[Record excerpts — start]

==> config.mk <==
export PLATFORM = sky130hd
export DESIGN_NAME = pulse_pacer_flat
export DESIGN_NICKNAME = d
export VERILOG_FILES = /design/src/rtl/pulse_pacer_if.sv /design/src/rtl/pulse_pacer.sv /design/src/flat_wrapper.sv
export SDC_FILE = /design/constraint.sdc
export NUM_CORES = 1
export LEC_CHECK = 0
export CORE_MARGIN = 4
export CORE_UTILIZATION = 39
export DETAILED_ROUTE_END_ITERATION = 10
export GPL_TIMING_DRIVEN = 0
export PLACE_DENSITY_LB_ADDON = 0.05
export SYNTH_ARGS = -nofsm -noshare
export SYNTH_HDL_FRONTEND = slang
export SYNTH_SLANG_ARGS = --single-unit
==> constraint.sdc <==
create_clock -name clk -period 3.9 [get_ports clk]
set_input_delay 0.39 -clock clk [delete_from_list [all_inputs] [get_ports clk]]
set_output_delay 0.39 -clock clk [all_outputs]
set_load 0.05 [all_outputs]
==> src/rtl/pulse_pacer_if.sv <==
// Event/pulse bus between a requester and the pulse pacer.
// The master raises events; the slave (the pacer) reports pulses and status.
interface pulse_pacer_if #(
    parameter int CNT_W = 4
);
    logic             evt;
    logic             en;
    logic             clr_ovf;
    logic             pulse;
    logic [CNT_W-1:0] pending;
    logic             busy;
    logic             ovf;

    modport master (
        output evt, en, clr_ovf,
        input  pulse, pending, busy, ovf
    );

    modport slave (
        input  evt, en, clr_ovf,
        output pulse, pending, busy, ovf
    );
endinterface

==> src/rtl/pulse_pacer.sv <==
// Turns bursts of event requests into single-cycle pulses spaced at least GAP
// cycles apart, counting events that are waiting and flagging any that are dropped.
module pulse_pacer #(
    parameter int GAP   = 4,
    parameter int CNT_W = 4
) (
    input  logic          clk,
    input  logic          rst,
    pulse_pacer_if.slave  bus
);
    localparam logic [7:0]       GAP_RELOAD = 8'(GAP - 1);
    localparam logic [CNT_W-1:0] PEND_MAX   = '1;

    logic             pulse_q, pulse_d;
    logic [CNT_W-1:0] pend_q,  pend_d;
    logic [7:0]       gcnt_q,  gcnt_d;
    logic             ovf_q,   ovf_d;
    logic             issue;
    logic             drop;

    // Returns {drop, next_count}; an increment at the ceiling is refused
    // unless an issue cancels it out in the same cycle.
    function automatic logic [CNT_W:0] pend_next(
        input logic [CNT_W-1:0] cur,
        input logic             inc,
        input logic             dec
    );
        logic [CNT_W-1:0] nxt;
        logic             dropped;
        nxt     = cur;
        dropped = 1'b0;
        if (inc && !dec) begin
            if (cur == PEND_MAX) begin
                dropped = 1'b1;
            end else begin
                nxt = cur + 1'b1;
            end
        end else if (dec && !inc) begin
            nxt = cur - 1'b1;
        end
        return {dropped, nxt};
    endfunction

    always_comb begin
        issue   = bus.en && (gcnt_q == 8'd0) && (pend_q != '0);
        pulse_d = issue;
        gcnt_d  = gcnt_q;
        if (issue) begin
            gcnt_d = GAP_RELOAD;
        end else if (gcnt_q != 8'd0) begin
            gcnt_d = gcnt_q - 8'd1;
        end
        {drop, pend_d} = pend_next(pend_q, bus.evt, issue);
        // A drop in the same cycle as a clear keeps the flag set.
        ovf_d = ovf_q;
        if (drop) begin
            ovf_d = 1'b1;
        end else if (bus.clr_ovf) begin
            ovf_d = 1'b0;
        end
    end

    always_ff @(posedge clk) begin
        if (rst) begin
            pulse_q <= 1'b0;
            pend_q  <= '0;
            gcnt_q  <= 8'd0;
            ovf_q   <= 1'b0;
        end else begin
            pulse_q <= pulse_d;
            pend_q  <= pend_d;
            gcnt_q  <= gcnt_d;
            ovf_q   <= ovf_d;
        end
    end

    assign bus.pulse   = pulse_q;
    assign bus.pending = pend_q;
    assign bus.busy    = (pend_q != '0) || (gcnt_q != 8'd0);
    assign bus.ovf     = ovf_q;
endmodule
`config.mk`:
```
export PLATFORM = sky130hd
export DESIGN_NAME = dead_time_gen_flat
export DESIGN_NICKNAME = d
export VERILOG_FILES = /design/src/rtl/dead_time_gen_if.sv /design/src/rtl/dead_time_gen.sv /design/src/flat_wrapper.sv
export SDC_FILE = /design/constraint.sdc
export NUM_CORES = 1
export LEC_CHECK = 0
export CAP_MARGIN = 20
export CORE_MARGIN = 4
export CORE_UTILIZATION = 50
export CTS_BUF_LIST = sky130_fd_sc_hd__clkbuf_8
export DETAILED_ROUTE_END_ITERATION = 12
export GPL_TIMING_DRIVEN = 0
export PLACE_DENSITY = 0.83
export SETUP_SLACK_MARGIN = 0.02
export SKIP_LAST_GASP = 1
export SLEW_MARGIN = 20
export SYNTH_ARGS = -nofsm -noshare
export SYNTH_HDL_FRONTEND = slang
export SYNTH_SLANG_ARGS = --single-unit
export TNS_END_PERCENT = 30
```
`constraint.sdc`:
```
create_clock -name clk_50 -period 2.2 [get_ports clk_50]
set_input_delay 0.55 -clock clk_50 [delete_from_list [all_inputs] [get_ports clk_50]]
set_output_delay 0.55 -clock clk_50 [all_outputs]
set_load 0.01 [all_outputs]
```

[Record excerpts — finish]
[Record excerpts — start]

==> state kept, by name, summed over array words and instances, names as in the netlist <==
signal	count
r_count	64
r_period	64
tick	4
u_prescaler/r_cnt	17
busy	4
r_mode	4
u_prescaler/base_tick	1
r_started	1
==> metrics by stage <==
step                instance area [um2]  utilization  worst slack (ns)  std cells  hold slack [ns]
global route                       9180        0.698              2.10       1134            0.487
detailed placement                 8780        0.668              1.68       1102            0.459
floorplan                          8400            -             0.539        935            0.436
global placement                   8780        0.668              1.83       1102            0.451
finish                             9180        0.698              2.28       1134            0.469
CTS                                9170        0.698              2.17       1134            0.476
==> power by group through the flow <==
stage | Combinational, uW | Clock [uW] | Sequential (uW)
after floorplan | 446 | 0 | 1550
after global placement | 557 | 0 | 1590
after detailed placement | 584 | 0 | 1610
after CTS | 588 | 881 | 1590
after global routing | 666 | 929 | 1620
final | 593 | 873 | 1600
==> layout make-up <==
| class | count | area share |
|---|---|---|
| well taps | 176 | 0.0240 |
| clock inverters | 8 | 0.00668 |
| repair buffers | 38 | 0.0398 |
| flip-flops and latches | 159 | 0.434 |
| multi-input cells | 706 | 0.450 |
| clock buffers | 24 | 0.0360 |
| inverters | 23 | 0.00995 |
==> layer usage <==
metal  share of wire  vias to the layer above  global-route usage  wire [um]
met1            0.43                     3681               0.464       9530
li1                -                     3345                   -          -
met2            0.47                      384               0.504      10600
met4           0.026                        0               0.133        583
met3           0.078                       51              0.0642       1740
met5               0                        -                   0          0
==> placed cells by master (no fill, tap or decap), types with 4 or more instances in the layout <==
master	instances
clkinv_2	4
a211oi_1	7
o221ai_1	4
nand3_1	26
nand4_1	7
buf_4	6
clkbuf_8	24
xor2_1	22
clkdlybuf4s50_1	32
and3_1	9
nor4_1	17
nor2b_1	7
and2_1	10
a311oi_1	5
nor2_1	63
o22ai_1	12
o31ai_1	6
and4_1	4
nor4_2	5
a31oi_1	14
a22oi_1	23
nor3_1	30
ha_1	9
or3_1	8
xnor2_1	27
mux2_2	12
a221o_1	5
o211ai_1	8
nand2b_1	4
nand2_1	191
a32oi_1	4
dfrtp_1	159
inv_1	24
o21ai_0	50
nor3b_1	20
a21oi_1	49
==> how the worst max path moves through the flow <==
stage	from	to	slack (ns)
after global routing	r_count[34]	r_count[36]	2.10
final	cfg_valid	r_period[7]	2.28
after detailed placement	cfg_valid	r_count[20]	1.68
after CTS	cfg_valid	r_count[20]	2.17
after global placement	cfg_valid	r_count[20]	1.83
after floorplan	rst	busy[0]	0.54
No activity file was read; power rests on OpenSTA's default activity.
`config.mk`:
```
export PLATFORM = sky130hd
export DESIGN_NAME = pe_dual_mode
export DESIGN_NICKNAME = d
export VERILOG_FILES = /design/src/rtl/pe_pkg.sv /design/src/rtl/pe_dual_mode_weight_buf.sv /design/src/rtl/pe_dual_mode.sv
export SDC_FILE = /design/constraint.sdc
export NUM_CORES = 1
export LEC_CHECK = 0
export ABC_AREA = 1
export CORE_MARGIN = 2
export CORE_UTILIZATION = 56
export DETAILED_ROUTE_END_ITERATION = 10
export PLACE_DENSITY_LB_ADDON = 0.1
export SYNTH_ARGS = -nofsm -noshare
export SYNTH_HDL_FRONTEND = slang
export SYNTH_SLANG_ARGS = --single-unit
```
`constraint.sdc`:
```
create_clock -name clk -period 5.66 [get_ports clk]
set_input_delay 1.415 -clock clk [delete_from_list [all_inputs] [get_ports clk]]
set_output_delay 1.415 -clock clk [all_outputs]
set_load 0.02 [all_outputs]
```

[Record excerpts — finish]

Your assignment
In this listing, how many lines contain "flow"? Give the number without explanation.

Answer below
2